The Web of Death [五毒天羅] (1976)

Starring Yueh Hua, Lo Lieh, Ching Li, Wang Hsieh, Angela Yu Chien, Wong Chung, Lily Li Li-Li, Cheng Miu, Ku Feng, Kong Yeung, Norman Chu Siu-Keung, Chan Shen, Chan Mei-Hua

Directed by Chor Yuen

Expectations: Excited to see another Chor Yuen movie.


Chor Yuen re-defined the wuxia film genre with Killer Clans and The Magic Blade, but The Web of Death is more of a step in a different direction. Elements introduced in the previous films (like the focus on survival and the true danger of the martial world) are still present and relevant in The Web of Death, but they are no longer the primary focus. In The Web of Death, Chor Yuen goes full-on fantasy, delivering a tale of magical powers and deadly clan rivalries that could only come out of ’70s Hong Kong. If the previous films were about avoiding subtle tricks like a poisoned drink, The Web of Death is about more overt threats such as a trapdoor that opens into an acid bath. This move towards fantasy is significant, though, as Shaw’s prior wuxia films always contained elements of fantasy but were never all-out extravaganzas. In this way, The Web of Death is like a bridge between the early days of trap-laden, studio-bound wuxias and the fantasy heights the genre attained in the ’80s and ’90s. As a huge fan of those later offerings, I can’t help but love The Web of Death just a little bit more for pushing the genre in that direction.
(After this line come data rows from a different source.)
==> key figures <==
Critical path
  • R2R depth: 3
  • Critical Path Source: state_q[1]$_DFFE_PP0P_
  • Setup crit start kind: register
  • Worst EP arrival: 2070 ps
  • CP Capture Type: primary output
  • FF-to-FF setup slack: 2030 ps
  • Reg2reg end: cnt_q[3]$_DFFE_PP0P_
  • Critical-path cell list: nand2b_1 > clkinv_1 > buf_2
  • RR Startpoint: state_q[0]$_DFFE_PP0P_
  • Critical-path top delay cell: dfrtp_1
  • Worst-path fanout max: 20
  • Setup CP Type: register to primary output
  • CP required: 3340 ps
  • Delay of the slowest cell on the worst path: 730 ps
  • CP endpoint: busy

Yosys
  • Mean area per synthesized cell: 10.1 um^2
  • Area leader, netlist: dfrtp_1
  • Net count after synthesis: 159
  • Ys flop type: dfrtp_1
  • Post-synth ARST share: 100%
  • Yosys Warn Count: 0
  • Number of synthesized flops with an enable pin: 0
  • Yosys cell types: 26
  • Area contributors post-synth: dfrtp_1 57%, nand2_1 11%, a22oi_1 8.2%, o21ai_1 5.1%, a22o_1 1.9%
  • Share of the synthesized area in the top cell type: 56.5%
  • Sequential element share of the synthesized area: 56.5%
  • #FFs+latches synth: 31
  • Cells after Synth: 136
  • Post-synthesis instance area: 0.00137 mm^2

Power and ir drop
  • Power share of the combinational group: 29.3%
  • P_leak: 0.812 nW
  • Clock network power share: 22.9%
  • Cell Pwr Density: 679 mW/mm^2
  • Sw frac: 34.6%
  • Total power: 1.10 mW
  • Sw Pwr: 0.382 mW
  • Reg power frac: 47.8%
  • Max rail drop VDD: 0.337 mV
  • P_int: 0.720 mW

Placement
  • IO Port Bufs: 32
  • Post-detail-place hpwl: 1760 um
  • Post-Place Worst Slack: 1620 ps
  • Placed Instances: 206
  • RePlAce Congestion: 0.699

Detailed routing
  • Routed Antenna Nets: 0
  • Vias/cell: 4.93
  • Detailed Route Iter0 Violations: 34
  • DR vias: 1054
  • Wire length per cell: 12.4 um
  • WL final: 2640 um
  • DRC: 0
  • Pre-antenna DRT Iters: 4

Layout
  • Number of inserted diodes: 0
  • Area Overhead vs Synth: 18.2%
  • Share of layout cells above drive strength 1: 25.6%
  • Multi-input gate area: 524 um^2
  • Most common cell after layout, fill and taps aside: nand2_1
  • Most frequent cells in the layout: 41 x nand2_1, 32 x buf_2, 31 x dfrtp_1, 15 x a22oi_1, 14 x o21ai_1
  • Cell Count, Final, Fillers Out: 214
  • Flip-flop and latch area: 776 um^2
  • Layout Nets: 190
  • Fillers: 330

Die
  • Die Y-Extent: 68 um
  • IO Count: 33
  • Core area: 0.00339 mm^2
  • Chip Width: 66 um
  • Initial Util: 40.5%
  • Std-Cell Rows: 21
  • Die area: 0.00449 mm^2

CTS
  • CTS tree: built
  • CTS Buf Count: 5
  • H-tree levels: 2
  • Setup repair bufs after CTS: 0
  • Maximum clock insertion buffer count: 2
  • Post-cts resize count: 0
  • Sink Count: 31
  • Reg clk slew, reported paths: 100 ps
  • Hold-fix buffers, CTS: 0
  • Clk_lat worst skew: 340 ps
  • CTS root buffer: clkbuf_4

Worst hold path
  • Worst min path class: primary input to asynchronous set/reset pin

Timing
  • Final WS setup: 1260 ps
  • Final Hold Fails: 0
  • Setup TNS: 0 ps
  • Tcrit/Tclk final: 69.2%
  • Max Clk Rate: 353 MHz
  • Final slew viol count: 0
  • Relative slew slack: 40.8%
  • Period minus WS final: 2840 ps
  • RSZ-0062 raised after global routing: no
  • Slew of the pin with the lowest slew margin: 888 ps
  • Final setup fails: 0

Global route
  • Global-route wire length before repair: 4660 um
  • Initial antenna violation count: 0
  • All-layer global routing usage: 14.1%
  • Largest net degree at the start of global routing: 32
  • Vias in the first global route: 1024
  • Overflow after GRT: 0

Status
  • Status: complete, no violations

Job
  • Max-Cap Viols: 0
File: src/rtl/apb_master.sv
// apb_master: single-outstanding APB master bridging a command/response
// handshake onto APB (IDLE -> SETUP -> ACCESS -> RESP).
// Optional build macro APB_MASTER_TIMEOUT_EN adds an ACCESS-phase timeout
// that aborts a transfer after TIMEOUT_CYC cycles with pready low.
module apb_master #(
    parameter int ADDR_W      = 12,
    parameter int DATA_W      = 32,
    parameter int TIMEOUT_CYC = 16
) (
    input  logic                  pclk,
    input  logic                  preset,

    input  logic                  cmd_valid,
    output logic                  cmd_ready,
    input  logic                  cmd_write,
    input  logic [ADDR_W-1:0]     cmd_addr,
    input  logic [DATA_W-1:0]     cmd_wdata,
    input  logic [DATA_W/8-1:0]   cmd_strb,

    output logic                  rsp_valid,
    input  logic                  rsp_ready,
    output logic [DATA_W-1:0]     rsp_rdata,
    output logic                  rsp_err,

    output logic                  psel,
    output logic                  penable,
    output logic                  pwrite,
    output logic [ADDR_W-1:0]     paddr,
    output logic [DATA_W-1:0]     pwdata,
    output logic [DATA_W/8-1:0]   pstrb,
    input  logic [DATA_W-1:0]     prdata,
    input  logic                  pready,
    input  logic                  pslverr
);

    localparam int STRB_W = DATA_W / 8;

    typedef enum logic [1:0] {
        IDLE,
        SETUP,
        ACCESS,
        RESP
    } state_t;

    state_t state;

`ifdef APB_MASTER_TIMEOUT_EN
    localparam int CNT_W = $clog2(TIMEOUT_CYC + 1);
    logic [CNT_W-1:0] to_cnt;
`else
    // Without the timeout build TIMEOUT_CYC has no effect; this empty
    // block only keeps the parameter referenced.
    if (TIMEOUT_CYC < 1) begin : g_timeout_unused
    end
`endif

    // Transfer sequencer: state, APB outputs, and response capture all registered.
    always_ff @(posedge pclk) begin
        if (preset) begin
            state     <= IDLE;
            cmd_ready <= 1'b1;
            psel      <= 1'b0;
            penable   <= 1'b0;
            pwrite    <= 1'b0;
            paddr     <= '0;
            pwdata    <= '0;
            pstrb     <= '0;
            rsp_valid <= 1'b0;
            rsp_rdata <= '0;
            rsp_err   <= 1'b0;
`ifdef APB_MASTER_TIMEOUT_EN
            to_cnt    <= '0;
`endif
        end else begin
            case (state)
                IDLE: begin
                    if (cmd_valid && cmd_ready) begin
                        state     <= SETUP;
                        cmd_ready <= 1'b0;
                        psel      <= 1'b1;
                        pwrite    <= cmd_write;
                        paddr     <= cmd_addr;
                        // Reads drive zero data and zero strobes on the bus.
                        pwdata    <= cmd_write ? cmd_wdata : '0;
                        pstrb     <= cmd_write ? cmd_strb : {STRB_W{1'b0}};
                    end
                end

                SETUP: begin
                    state   <= ACCESS;
                    penable <= 1'b1;
`ifdef APB_MASTER_TIMEOUT_EN
                    to_cnt  <= '0;
`endif
                end

                ACCESS: begin
                    if (pready) begin
                        state     <= RESP;
                        psel      <= 1'b0;
                        penable   <= 1'b0;
                        rsp_valid <= 1'b1;
                        rsp_rdata <= pwrite ? '0 : prdata;
                        rsp_err   <= pslverr;
                    end
`ifdef APB_MASTER_TIMEOUT_EN
                    // The current wait cycle brings the count to TIMEOUT_CYC: abort.
                    else if (to_cnt == CNT_W'(TIMEOUT_CYC - 1)) begin
                        state     <= RESP;
                        psel      <= 1'b0;
                        penable   <= 1'b0;
                        rsp_valid <= 1'b1;
                        rsp_rdata <= '0;
                        rsp_err   <= 1'b1;
                    end else begin
                        to_cnt    <= to_cnt + 1'b1;
                    end
`endif
                end

                RESP: begin
                    if (rsp_ready) begin
                        state     <= IDLE;
                        rsp_valid <= 1'b0;
                        cmd_ready <= 1'b1;
                    end
                end

                default: begin
                    state <= IDLE;
                end
            endcase
        end
    end

endmodule

File: config.mk
export PLATFORM = sky130hd
export DESIGN_NAME = apb_master
export DESIGN_NICKNAME = d
export VERILOG_FILES = /design/src/rtl/apb_master.sv
export SDC_FILE = /design/constraint.sdc
export NUM_CORES = 1
export LEC_CHECK = 0
export BUFFER_PORTS_ARGS = -buffer_cell sky130_fd_sc_hd__clkbuf_2
export CAP_MARGIN = 25
export CORE_ASPECT_RATIO = 0.8
export CORE_UTILIZATION = 38
export CTS_CLUSTER_SIZE = 8
export DETAILED_ROUTE_END_ITERATION = 16
export PLACE_DENSITY = 0.77
export SLEW_MARGIN = 15
export SYNTH_ARGS = -nofsm -noshare
export SYNTH_HDL_FRONTEND = slang
export SYNTH_SLANG_ARGS = --single-unit
File: constraint.sdc
create_clock -name pclk -period 2.1 [get_ports pclk]
set_clock_uncertainty 0.15 [all_clocks]
set_input_delay 0.42 -clock pclk [delete_from_list [all_inputs] [get_ports pclk]]
set_output_delay 0.42 -clock pclk [all_outputs]
set_load 0.02 [all_outputs]
==> results of run 1 <==
==> registers in the layout (all words and copies together) (netlist names), 2 cells and up <==
name / cells
pwdata: 32
rsp_rdata: 32
paddr: 12
pstrb: 4
state: 2
==> power groups by stage <==
stage	Sequential, W	Clock, W	Combinational, W
floorplan	0.00232	0	0.000995
global placement	0.00206	0	0.00164
detailed placement	0.00208	0	0.00168
CTS	0.00204	0.00167	0.00170
global route	0.00207	0.00173	0.00186
finish	0.00204	0.00161	0.00169
==> cell usage after synthesis <==
library cell | count | area [sq um]
a211oi_1 | 1 | 7.51
a21boi_0 | 1 | 7.51
a21boi_1 | 1 | 7.51
a21oi_1 | 75 | 375
a21oi_2 | 10 | 87.6
and3_1 | 1 | 6.26
buf_1 | 1 | 3.75
buf_12 | 2 | 40.0
buf_2 | 15 | 75.1
buf_4 | 2 | 15.0
buf_6 | 4 | 45.0
clkbuf_1 | 15 | 56.3
dfxtp_1 | 88 | 1760
ha_1 | 7 | 87.6
inv_1 | 4 | 15.0
mux2_2 | 1 | 11.3
mux2i_1 | 2 | 20.0
nand2_1 | 96 | 360
nand2_2 | 3 | 18.8
nand2b_1 | 1 | 6.26
nand3_1 | 38 | 190
nand4b_1 | 32 | 280
nor2_1 | 2 | 7.51
nor2b_1 | 2 | 12.5
nor3_1 | 1 | 5.00
o21a_1 | 1 | 7.51
o21ai_0 | 2 | 10.0
o21bai_1 | 1 | 7.51
o311ai_0 | 1 | 8.76
o31ai_1 | 1 | 7.51
or3_1 | 1 | 6.26
or4_1 | 1 | 7.51
==> final timing paths <==
path / end / slack (ns) / cells after the start
min reg2reg: pwdata[6] / 0.30 / 2
max: state[0] / 0.23 / 5
max reg2reg: state[0] / 0.23 / 5
min: paddr[8] / 0.16 / 3
==> cells by family after synthesis <==
group	after synthesis	synth area share, %
adders and majority gates	7	2.46
DFF	88	49.5
muxes	3	0.879
AOI/OAI and AO/OA	94	14.8
and+or+nand+nor	178	25.3
buffers and inverters	43	7.03
==> cells in the final DEF (no fill, tap or decap), drive strengths merged, types with 2 or more instances in the layout <==
master  count
nand3      38
nor2b       2
buf        11
clkinv      2
nor2        2
nand4b     32
inv         4
nand2      99
a21boi      2
o21ai       2
mux2i       2
dfxtp      88
clkbuf    183
ha          7
a21oi      85
==> area by class of cell <==
| cell class | count | area share (%) |
|---|---|---|
| inverters | 4 | 0.316 |
| well taps | 115 | 3.03 |
| flip-flops and latches | 88 | 37.1 |
| clock inverters | 3 | 0.842 |
| clock buffers | 12 | 5.61 |
| multi-input cells | 282 | 32.7 |
| repair buffers | 182 | 20.5 |
==> layer usage <==
metal | part of all wire [%] | GRT usage, %
met1 | 44 | 22.5
met2 | 51 | 32.3
met3 | 4.0 | 4.34
met4 | 1.7 | 7.89
met5 | 0 | 0
==> through the flow <==
stage,total power (W),cells,util [%]
final,0.00534,686,52.4
after global routing,0.00566,686,52.4
after CTS,0.00541,686,52.4
after detailed placement,0.00376,671,49.0
after global placement,0.00370,671,49.0
after floorplan,0.00332,413,-
==> worst register-to-register path: cells and delay by family, from the launching register on <==
family / cells / cell delay (ns)
AO/OA/AOI/OAI: 2 / 0.28
adder cells (fa/ha/maj): 1 / 0.29
buffers and inverters: 1 / 0.13
flip-flops: 1 / 0.39
AND/OR/NAND/NOR: 1 / 0.53
==> impl_metrics.py, run 1 <==
metrics = {
    "status": {
        "status": "complete, no violations",
    },
    "clock_tree": {
        "numCtsBuffers": 9,
        "cts_tree": "built",
        "root_buffer": "clkbuf_16",
        "htreeDepth": 3,
        "clk_latency_ns": 0.33,
        "clock_sinks": 88,
        "clk_pin_slew_ns": 0.06,
        "postCtsHoldBufs": 0,
        "cts.repair.resized": 0,
        "cts_setup_buffers": 0,
        "cts_buffer_depth": 2,
    },
    "place": {
        "pre_cts_ws_ns": 0.238,
        "dp_hpwl_mm": 6.61,
        "placedInstanceArea_sq_um": 4450,
        "place_congestion": 0.740,
        "io_buffers": 172,
    },
    "global_routing": {
        "antenna_found_initial": 0,
        "grt_pass1_vias": 3009,
        "grt_first_pass_wirelength_mm": 14.1,
        "grt_overflow": 0,
        "grt_usage_pct": 18.7,
        "grt_max_degree": 50,
    },
    "setup_path": {
        "worstSetupStartpoint": "state[0]",
        "worstPathRequired_ns": 2.17,
        "crit_path_top_delay_cell": "or4_1",
        "reg2reg_from": "state[0]",
        "crit_arrival_ns": 1.94,
        "critical-path-top-delay-family": "simple AND/OR/NAND/NOR gates",
        "crit_buf_inv": 1,
        "worstSetupEndpointType": "flip-flop",
        "path_cells": "inv_1 > ha_1 > a21boi_1 > or4_1 > o31ai_1",
        "cpPeakStageDelay_ns": 0.53,
        "critPathKind": "flip-flop to flip-flop",
        "crit_path_start_kind": "flip-flop",
        "cp_max_fo": 6,
    },
    "routing": {
        "routed_wl_mm": 9.66,
        "ant_nets": 0,
        "drt-pass1-iter-count": 5,
        "drt_iter0_drc": 226,
        "drc": 0,
        "wl_per_cell_microns": 14.1,
        "via_per_inst": 5.07,
        "vias": 3479,
    },
    "power": {
        "leakagePower_nw": 2.04,
        "p_clk_share_pct": 30.2,
        "powerDensity_nw_per_um2": 1120,
        "swShare_pct": 34.3,
        "internal_power_w": 0.00351,
        "ir_worst_vdd_uv": 581,
        "pwr-share-seq_pct": 38.2,
        "power.switching_w": 0.00183,
        "power_frac_comb_pct": 31.6,
    },
    "die": {
        "coreArea_sq_um": 9080,
        "ios": 173,
        "dieArea_sq_um": 9760,
        "start_util_pct": 39.2,
        "die_w_microns": 110,
        "num_rows": 31,
        "dieHeight_microns": 88.6,
    },
    "timing": {
        "finalSetupTns_ns": 0,
        "hold-worst-slack_ns": 0.163,
        "max_freq_ghz": 0.535,
        "period_share_pct": 89.0,
        "relSlewSlack_pct": 63.0,
        "report.final.slew_viol_count": 0,
        "hold_violations": 0,
        "period_needed_ns": 1.87,
        "rsz0062_at_grt": "no",
        "worst_slew_pin_slew_ns": 0.555,
        "finalSetupViolCount": 0,
        "worst_slack_ns": 0.230,
    },
    "layout": {
        "fill_cells": 861,
        "design_area_sq_um": 4750,
        "drive_above_1_share_pct": 37.3,
        "multi_input_area_sq_um": 1550,
        "nets": 661,
        "area_growth_pct": 33.6,
        "final-seq-area_sq_um": 1760,
        "num_antenna_cells": 0,
    },
    "logic_synthesis": {
        "synth_warnings": 0,
        "syn_inst": 413,
        "ys_seq_elements": 88,
        "syn_area_sq_um": 3560,
        "synth_cell_types": 32,
        "ys_seq_area_share_pct": 49.5,
        "syn-num-nets": 507,
        "avgSynthCellArea_sq_um": 8.62,
    },
    "worst_hold_path": {
        "hold_path.class": "input pin to flip-flop",
        "min-delay-start": "cmd_addr[8]",
    },
    "flow_run": {
        "drv_cap": 0,
    },
}
(Power assumes the default switching activity.)
==> inputs of run 2 (changes only) <==
--- a/config.mk
+++ b/config.mk
@@ -12,6 +12,7 @@
 export CTS_CLUSTER_SIZE = 8
 export DETAILED_ROUTE_END_ITERATION = 16
 export PLACE_DENSITY = 0.77
+export RECOVER_POWER = 25
 export SLEW_MARGIN = 15
 export SYNTH_ARGS = -nofsm -noshare
 export SYNTH_HDL_FRONTEND = slang
==> constraint.sdc (replaced) <==
create_clock -name pclk -period 2 [get_ports pclk]
set_clock_uncertainty 0.15 [all_clocks]
set_input_delay 0.4 -clock pclk [delete_from_list [all_inputs] [get_ports pclk]]
set_output_delay 0.4 -clock pclk [all_outputs]
set_load 0.02 [all_outputs]
==> impl_metrics.py, run 2 (same netlist as run 1, synthesis figures left out) <==
metrics = {
    "routing": {
        "top_layer_used": "met4",
        "ant_nets": 0,
        "drt_iter0_drc": 277,
        "wl_met2_mm": 4.89,
        "routed_wl_mm": 9.60,
        "drt-pass1-iter-count": 5,
        "m1WireLength_mm": 4.14,
        "drc": 0,
        "via_per_inst": 5.03,
        "vias": 3449,
        "wl_per_cell_microns": 14.0,
        "routed-wl-met3_microns": 426,
    },
    "setup_path": {
        "crit_buf_inv": 1,
        "cp_max_fo": 6,
        "cpPeakStageDelay_ns": 0.53,
        "critPathKind": "flip-flop to flip-flop",
        "crit_arrival_ns": 1.92,
        "worstPathRequired_ns": 2.09,
        "crit_path_top_delay_cell": "or4_1",
        "critical-path-top-delay-family": "simple AND/OR/NAND/NOR gates",
        "crit_path_start_kind": "flip-flop",
        "worstSetupEndpointType": "flip-flop",
        "path_cells": "inv_1 > ha_1 > a21boi_1 > or4_1 > o31ai_1",
    },
    "clock_tree": {
        "clk_pin_slew_ns": 0.06,
        "cts_buffer_depth": 2,
        "root_buffer": "clkbuf_16",
        "clock_sinks": 88,
        "numCtsBuffers": 9,
        "clk_latency_ns": 0.32,
        "cts_tree": "built",
        "htreeDepth": 3,
        "postCtsHoldBufs": 0,
    },
    "power": {
        "leakagePower_nw": 1.90,
        "internal_power_w": 0.00383,
        "power.switching_w": 0.00192,
        "powerDensity_nw_per_um2": 1220,
        "pwr-share-seq_pct": 37.3,
        "power_frac_comb_pct": 30.8,
        "swShare_pct": 33.3,
        "p_clk_share_pct": 31.9,
        "ir_worst_vdd_uv": 813,
    },
    "layout": {
        "nets": 662,
        "num_antenna_cells": 0,
        "layout_common_cells": "128 x clkbuf_2, 96 x nand2_1, 88 x dfxtp_1",
        "reg.largest.list": "pwdata: 32 flops, rsp_rdata: 32 flops, paddr: 12 flops",
        "area_growth_pct": 32.9,
        "layout_commonest_cell": "clkbuf_2",
        "fin_cells": 686,
        "drive_above_1_share_pct": 29.6,
    },
    "die": {
        "dieHeight_microns": 88.6,
        "ios": 173,
        "dieArea_sq_um": 9760,
        "coreArea_sq_um": 9080,
        "num_rows": 31,
        "start_util_pct": 39.2,
        "die_w_microns": 110,
    },
    "timing": {
        "report.final.slew_viol_count": 0,
        "relSlewSlack_pct": 64.1,
        "period_needed_ns": 1.83,
        "finalSetupTns_ns": 0,
        "period_share_pct": 91.6,
        "rsz0062_at_grt": "no",
        "hold_violations": 0,
        "max_freq_ghz": 0.546,
        "worst_slew_pin_slew_ns": 0.538,
        "finalSetupViolCount": 0,
    },
    "global_routing": {
        "grt_usage_pct": 18.7,
        "grt_pass1_vias": 3117,
        "antenna_found_initial": 0,
        "grt_max_degree": 49,
        "grt_first_pass_wirelength_mm": 14.2,
        "grt_overflow": 0,
    },
    "place": {
        "dp_hpwl_mm": 6.78,
        "placed_cells": 672,
        "place_congestion": 0.733,
        "io_buffers": 172,
    },
    "worst_hold_path": {
        "hold_path.class": "input pin to flip-flop",
    },
    "status": {
        "status": "complete, no violations",
    },
    "flow_run": {
        "drv_cap": 0,
    },
}
==> run 2: timing repair <==
action,CTS,global route
setup buffers,0,0
gates resized for setup,0,1
endpoints found under the setup margin,0,1
==> run 2: path summary, 6_finish.rpt <==
| kind | startpoint | to | slack, ns | depth (start not counted) |
|---|---|---|---|---|
| max reg2reg | state[0] | state[0] | 0.17 | 5 |
| min | cmd_addr[0] | paddr[0] | 0.15 | 3 |
| min reg2reg | rsp_rdata[11] | rsp_rdata[11] | 0.30 | 2 |
| max | state[0] | state[0] | 0.17 | 5 |
==> run 2: layer usage <==
metal  vias to the layer above  track usage (%)
met3                        10             4.79
met1                      1622             20.7
li1                       1723                -
met4                         0             7.30
met5                         -                0
met2                        94             34.3
==> run 2: cell type report <==
class	count	area (sq um)
tap	115	144
clock inverter	4	95.1
inverter	4	15.0
multi-input combinational	282	1560
timing repair buffer	183	927
sequential	88	1760
clock buffer	10	229
fill	895	4350
==> run 2: tightest hold or removal path: cells and delay by family <==
family,cells,cell delay [ns]
compound gates,1,0.05
buf+inv,1,0.08
simple gates,1,0.05
==> run 2: stage by stage <==
| stage | utilization [%] | setup slack (ns) | hold slack [ns] | area (sq um) | power, W |
|---|---|---|---|---|---|
| finish | 52.1 | 0.167 | 0.147 | 4730 | 0.00575 |
| global route | 52.1 | 0.0620 | 0.135 | 4730 | 0.00607 |
| CTS | 52.6 | 0.0988 | 0.134 | 4780 | 0.00582 |
| detailed placement | 49.1 | 0.113 | 0.292 | 4450 | 0.00397 |
| global placement | 49.1 | 0.230 | 0.287 | 4450 | 0.00391 |
| floorplan | - | 0.324 | 0.348 | 3560 | 0.00348 |
==> run 2: power by group through the flow <==
stage	Clock, W	Sequential, W	Combinational [W]
6_report	0.00183	0.00214	0.00177
5_1_grt	0.00195	0.00217	0.00195
4_1_cts	0.00188	0.00215	0.00180
3_5_place_dp	0	0.00218	0.00179
3_3_place_gp	0	0.00217	0.00174
2_1_floorplan	0	0.00244	0.00104
$ cat src/rtl/pwm_fifo_pkg.sv
// Shared types and constants for the PWM gate-signal FIFO scheduler.
// Holds the FSM encoding, default sizing and the index-width helper.
package pwm_fifo_pkg;

    localparam int N_UNITS_DEF    = 10;
    localparam int FIFO_DEPTH_DEF = 16;

    typedef enum logic [1:0] {
        ST_IDLE  = 2'd0,
        ST_PRIME = 2'd1,
        ST_RUN   = 2'd2
    } sched_state_e;

    // Width needed to count 0..n-1, never less than one bit.
    function automatic int idx_w(input int n);
        return (n <= 1) ? 1 : $clog2(n);
    endfunction

endpackage

$ cat src/rtl/pwm_fifo_sched_burst_cnt.sv
// N_UNITS-cycle burst window with unit index.
// A start on the last window cycle chains a new burst with no gap.
module sched_burst_cnt
    import pwm_fifo_pkg::*;
#(
    parameter int N_UNITS = N_UNITS_DEF,
    parameter int IDX_W   = idx_w(N_UNITS_DEF)
) (
    input  logic             clk,
    input  logic             rst,
    input  logic             clear,
    input  logic             start,
    output logic             active,
    output logic [IDX_W-1:0] idx,
    output logic             last,
    output logic             collision
);

    localparam logic [IDX_W-1:0] LAST_IDX = IDX_W'(N_UNITS - 1);

    logic accept;

    assign last      = active & (idx == LAST_IDX);
    assign collision = start & active & ~last;
    assign accept    = start & (~active | last);

    // Window/index register: clear wins, then restart, then advance.
    always_ff @(posedge clk or posedge rst) begin
        if (rst) begin
            active <= 1'b0;
            idx    <= '0;
        end else if (clear) begin
            active <= 1'b0;
            idx    <= '0;
        end else if (accept) begin
            active <= 1'b1;
            idx    <= '0;
        end else if (last) begin
            active <= 1'b0;
            idx    <= '0;
        end else if (active) begin
            idx    <= idx + IDX_W'(1);
        end
    end

endmodule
The Five Venoms Clan is in possession of the most fearsome weapon in the martial world: the Five Venoms Spider. It may look like nothing more than a smoking lantern adorned with a red spider handle on its top, but it’s actually a cage for the fearsome spider within. This spider is capable of incredible things, including deadly lasers and a poisonous mist. Nothing is known that can defeat the power of the spider, or even defend against it. If your opponent wields the spider it’s basically time to say your goodbyes, if you only had the time. The spider is so deadly that even the Five Venom Clan itself is scared of it. They lock it away in an unknown location, and there it stays until a few members of the clan want to take control of the martial world at an upcoming tournament with it. The mere idea that the spider may re-emerge in the martial world sends shock waves through the clans. Fei Ying Xiang (Yueh Hua) of Wudang — or Wu-Tang if you’d prefer — and his brother Fei Ying-Jie (Wong Chung) are dispatched by their master to learn of the spider’s whereabouts and stop its use. The brothers split up to search separately, and the twisting, dense adventure begins.